His gaze settled on the chessboard—on my king—but I knew he was thinking about another ruler and another throne.
Weekly Sunday night dinners at the Keyes mansion had cemented my understanding of my paternal grandfather as a man with many allies and many enemies. More often than not, he considered President Nolan the latter. Every bump in the road for the Nolan administration was taken as incontrovertible evidence that Peter Nolan had never been the right man for the job.
I picked up my bishop and plunked it back down. “Check.” “Bloodthirsty girl,” Keyes commented. “You get that from your mother. Patience,” he continued, eyeing the board, “is a Keyes trait.”
This was the way it was with him, drawing lines between the Kendrick blood in me and the Keyes.
“Did you know that the term kingmaker was first used to refer to the role the Earl of Warwick played in the struggle between Lancaster and York?” My grandfather resumed his lecture, but I knew his eyes missed nothing—not the effect that hearing Ivy referred to as my mother still had on me, not the positions of the pieces on the board. “During the Wars of the Roses, Warwick deposed not one but two kings.”

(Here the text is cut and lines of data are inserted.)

<file path="config.mk">
export PLATFORM = sky130hd
export DESIGN_NAME = updown_counter_mod
export DESIGN_NICKNAME = d
export VERILOG_FILES = /design/src/rtl/updown_counter_mod.sv
export SDC_FILE = /design/constraint.sdc
export NUM_CORES = 1
export LEC_CHECK = 0
export ABC_CLOCK_PERIOD_IN_PS = 2500
export CAP_MARGIN = 15
export CORE_AREA = 4 4 41 43
export DETAILED_ROUTE_END_ITERATION = 10
export DIE_AREA = 0 0 45 47
export GPL_TIMING_DRIVEN = 0
export HOLD_SLACK_MARGIN = 0.15
export PLACE_DENSITY = 0.58
export SLEW_MARGIN = 30
export SYNTH_ARGS = -nofsm -noshare
export SYNTH_HDL_FRONTEND = slang
export SYNTH_SLANG_ARGS = --single-unit
</file>
<file path="constraint.sdc">
create_clock -name CP -period 2.5 [get_ports CP]
set_clock_uncertainty 0.05 [all_clocks]
set_input_delay 0.375 -clock CP [delete_from_list [all_inputs] [get_ports CP]]
set_output_delay 0.375 -clock CP [all_outputs]
set_load 0.05 [all_outputs]
</file>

Kingmaker was what people called William Keyes. He wielded tremendous power and influence behind the scenes in the American political game.
“Warwick wasn’t just wealthy and powerful,” Keyes continued. “He was strategic.”

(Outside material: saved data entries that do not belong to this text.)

### src/rtl/pipe_stage_buf.sv
// pipe_stage_buf -- registered valid/ready pipeline stage with a 2-entry skid buffer.
//
// Carries one opaque payload from one pipeline stage to the next. Both in_ready
// and out_valid are decoded from single state flops, so no combinational ready
// path crosses the stage. When nothing valid is held, out_data shows BUBBLE_VAL.
//
// Optional build macro: PIPE_STAGE_BUF_PERF_CNT_EN
//   defined   -> stall_cnt / bubble_cnt are saturating performance counters
//   undefined -> both counter ports are tied to 0 and no counter flops exist
//
// Ports:
//   clk        rising-edge clock
//   rst        asynchronous reset, active-high
//   flush      synchronous kill of all held entries
//   in_valid   upstream has a payload this cycle
//   in_ready   buffer can accept (registered)
//   in_data    upstream payload
//   out_valid  out_data is a valid instruction
//   out_ready  downstream accepts this cycle
//   out_data   payload to next stage, BUBBLE_VAL when out_valid=0
//   stall_cnt  cycles with out_valid=1 and out_ready=0
//   bubble_cnt cycles with out_valid=0 and out_ready=1
//
// state | meaning
// ------+-------------------------------------------
// EMPTY | main and skid invalid, main = BUBBLE_VAL
// ONE   | main valid, skid invalid
// TWO   | main and skid valid, input blocked

module pipe_stage_buf #(
    parameter int                DATA_W     = 32,
    parameter logic [DATA_W-1:0] BUBBLE_VAL = '0,
    parameter int                CNT_W      = 16
) (
    input  logic              clk,
    input  logic              rst,
    input  logic              flush,
    input  logic              in_valid,
    output logic              in_ready,
    input  logic [DATA_W-1:0] in_data,
    output logic              out_valid,
    input  logic              out_ready,
    output logic [DATA_W-1:0] out_data,
    output logic [CNT_W-1:0]  stall_cnt,
    output logic [CNT_W-1:0]  bubble_cnt
);

    // Encoding chosen so out_valid = state[0] and in_ready = ~state[1]:
    // each handshake output is a single flop, not a decode.
    typedef enum logic [1:0] {
        EMPTY = 2'b00,
        ONE   = 2'b01,
        TWO   = 2'b11
    } state_t;

    state_t            state_q;
    state_t            state_d;
    logic [DATA_W-1:0] main_q;
    logic [DATA_W-1:0] skid_q;
    logic              in_fire;
    logic              out_fire;

    assign in_fire  = in_valid & in_ready;
    assign out_fire = out_valid & out_ready;

    // State register
    always_ff @(posedge clk or posedge rst) begin
        if (rst) begin
            state_q <= EMPTY;
        end else begin
            state_q <= state_d;
        end
    end

    // Next-state logic
    always_comb begin
        state_d = state_q;
        if (flush) begin
            state_d = EMPTY;
        end else begin
            case (state_q)
                EMPTY: begin
                    if (in_fire) state_d = ONE;
                end
                ONE: begin
                    if (in_fire && !out_ready) state_d = TWO;
                    else if (!in_fire && out_fire) state_d = EMPTY;
                end
                TWO: begin
                    if (out_fire) state_d = ONE;
                end
                default: state_d = EMPTY;
            endcase
        end
    end

    // Output logic
    always_comb begin
        out_valid = state_q[0];
        in_ready  = ~state_q[1];
        out_data  = main_q;
    end

    // Payload registers. main is forced to BUBBLE_VAL whenever the buffer
    // drains, so out_data needs no mux against out_valid.
    always_ff @(posedge clk or posedge rst) begin
        if (rst) begin
            main_q <= BUBBLE_VAL;
            skid_q <= BUBBLE_VAL;
        end else if (flush) begin
            main_q <= BUBBLE_VAL;
            skid_q <= BUBBLE_VAL;
        end else begin
            case (state_q)
                EMPTY: begin
                    if (in_fire) main_q <= in_data;
                end
                ONE: begin
                    if (in_fire && out_ready) begin
                        main_q <= in_data;
                    end else if (in_fire) begin
                        skid_q <= in_data;
                    end else if (out_fire) begin
                        main_q <= BUBBLE_VAL;
                    end
                end
                TWO: begin
                    // Skid always drains into main before any newer input is
                    // taken, which keeps ordering strictly FIFO.
                    if (out_fire) begin
                        main_q <= skid_q;
                        skid_q <= BUBBLE_VAL;
                    end
                end
                default: begin
                    main_q <= BUBBLE_VAL;
                    skid_q <= BUBBLE_VAL;
                end
            endcase
        end
    end

`ifdef PIPE_STAGE_BUF_PERF_CNT_EN
    localparam logic [CNT_W-1:0] CNT_MAX = '1;

    logic [CNT_W-1:0] stall_q;
    logic [CNT_W-1:0] bubble_q;

    // Counters saturate rather than wrap and survive flush; only rst clears them.
    always_ff @(posedge clk or posedge rst) begin
        if (rst) begin
            stall_q  <= '0;
            bubble_q <= '0;
        end else begin
            if (out_valid && !out_ready && (stall_q != CNT_MAX)) begin
                stall_q <= stall_q + 1'b1;
            end
            if (!out_valid && out_ready && (bubble_q != CNT_MAX)) begin
                bubble_q <= bubble_q + 1'b1;
            end
        end
    end

    assign stall_cnt  = stall_q;
    assign bubble_cnt = bubble_q;
`else
    assign stall_cnt  = '0;
    assign bubble_cnt = '0;
`endif

endmodule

Power. Politics. Game theory. This was what passed for casual conversation in this house. William Keyes had two sons. One of them was dead; the other was estranged. I was his only grand-child. In his eyes, that meant his legacy rested on me.
“I’d like to see you showing a bit more initiative about becoming a part of the Hardwicke community, Tess.”
From the Wars of the Roses to high school extracurriculars in two seconds flat.
“I’m not really much of a joiner,” I said. That was an understatement.
“The debate club, a sport or two,” William Keyes continued, as if I hadn’t spoken. “It’s high time you started making your mark.”
The prestigious Hardwicke School was a microcosm of Washington. The mark I’d made there, up to and including what I’d done for Jeremy Bancroft a few hours earlier, wasn’t the kind you could put on a résumé—or the kind my newfound grand father would have approved of.
“The queen,” Keyes told me, returning his attention to our game, “is the most dangerous piece on the board.” His index finger trailed the edge of the black queen for a moment, before moving it forward. “Check.”
He was boxing me in.
I could see, already, how this was going to end. “You’ll have checkmate in three moves.”
The old man’s lips parted in a dangerous smile. “Will I?” He’d gone into this game fully expecting to win it, just like he fully expected me to yield to his decrees about Hardwicke. “Luckily for me,” I told him, my fingers closing around my own queen, “I’ll have checkmate in two.”